In the xy-plane, a line has a y-intercept of -{6} and an x-intercept of 3. Which of the following is...

1. TRANSLATE the intercept information into coordinates

• Given information:
  • y-intercept = -6
  • x-intercept = 3

• What this tells us:
  • y-intercept means the line crosses the y-axis at (0, -6)
  • x-intercept means the line crosses the x-axis at (3, 0)

2. INFER the best approach

• With two points, we can find the slope and use slope-intercept form
• Strategy: Calculate slope, then write y = mx + b

3. SIMPLIFY to find the slope

Using the slope formula with points (0, -6) and (3, 0):

\(\mathrm{m = \frac{y_2 - y_1}{x_2 - x_1}}\)

\(\mathrm{m = \frac{0 - (-6)}{3 - 0}}\)

\(\mathrm{m = \frac{6}{3}}\)

\(\mathrm{m = 2}\)

4. INFER the complete equation

• We have: slope \(\mathrm{m = 2}\) and y-intercept \(\mathrm{b = -6}\)
• Using slope-intercept form: \(\mathrm{y = 2x - 6}\)

5. APPLY CONSTRAINTS to verify our answer

• Check at (0, -6): \(\mathrm{y = 2(0) - 6 = -6}\) ✓
• Check at (3, 0): \(\mathrm{y = 2(3) - 6 = 0}\) ✓

Answer: C

Why Students Usually Falter on This Problem

Most Common Error Path:

Weak TRANSLATE skill: Students confuse the meaning of intercepts and create incorrect coordinate points.

Some students think 'y-intercept of -6' means the point (-6, 0) instead of (0, -6), or 'x-intercept of 3' means (0, 3) instead of (3, 0). When they use the wrong points, their slope calculation gives them \(\mathrm{m = -2}\) instead of \(\mathrm{m = 2}\).

This leads them to select Choice A (\(\mathrm{y = -2x - 6}\)).

Second Most Common Error:

Poor SIMPLIFY execution: Students make sign errors when calculating the slope.

They correctly identify the points (0, -6) and (3, 0), but when computing the slope, they calculate: \(\mathrm{m = \frac{0-(-6)}{3-0} = \frac{-6}{3} = -2}\), forgetting that subtracting a negative becomes positive. Or they might compute (0+6)/(3-0) but then incorrectly apply the sign.

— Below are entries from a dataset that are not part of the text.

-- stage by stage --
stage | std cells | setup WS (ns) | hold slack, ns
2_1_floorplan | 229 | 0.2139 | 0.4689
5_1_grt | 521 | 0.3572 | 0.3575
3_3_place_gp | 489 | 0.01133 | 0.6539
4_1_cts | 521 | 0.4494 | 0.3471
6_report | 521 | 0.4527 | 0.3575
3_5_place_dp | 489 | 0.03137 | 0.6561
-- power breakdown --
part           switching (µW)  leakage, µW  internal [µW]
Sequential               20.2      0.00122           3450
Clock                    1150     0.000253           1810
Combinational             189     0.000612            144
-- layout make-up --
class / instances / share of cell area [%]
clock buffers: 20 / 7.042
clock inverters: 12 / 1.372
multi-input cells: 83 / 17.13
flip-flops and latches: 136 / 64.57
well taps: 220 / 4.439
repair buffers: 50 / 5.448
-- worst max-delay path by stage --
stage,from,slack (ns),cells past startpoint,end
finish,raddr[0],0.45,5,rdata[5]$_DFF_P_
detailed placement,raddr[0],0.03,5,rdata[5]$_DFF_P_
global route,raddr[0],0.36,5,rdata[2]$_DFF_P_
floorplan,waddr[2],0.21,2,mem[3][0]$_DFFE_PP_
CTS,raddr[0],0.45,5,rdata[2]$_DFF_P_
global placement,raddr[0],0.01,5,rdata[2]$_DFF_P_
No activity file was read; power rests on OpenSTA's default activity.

This also leads them to select Choice A (\(\mathrm{y = -2x - 6}\)).

The Bottom Line:

This problem tests whether students truly understand what intercepts represent as coordinate points, and whether they can accurately perform the slope calculation with negative values. The key insight is that intercepts always have one coordinate equal to zero.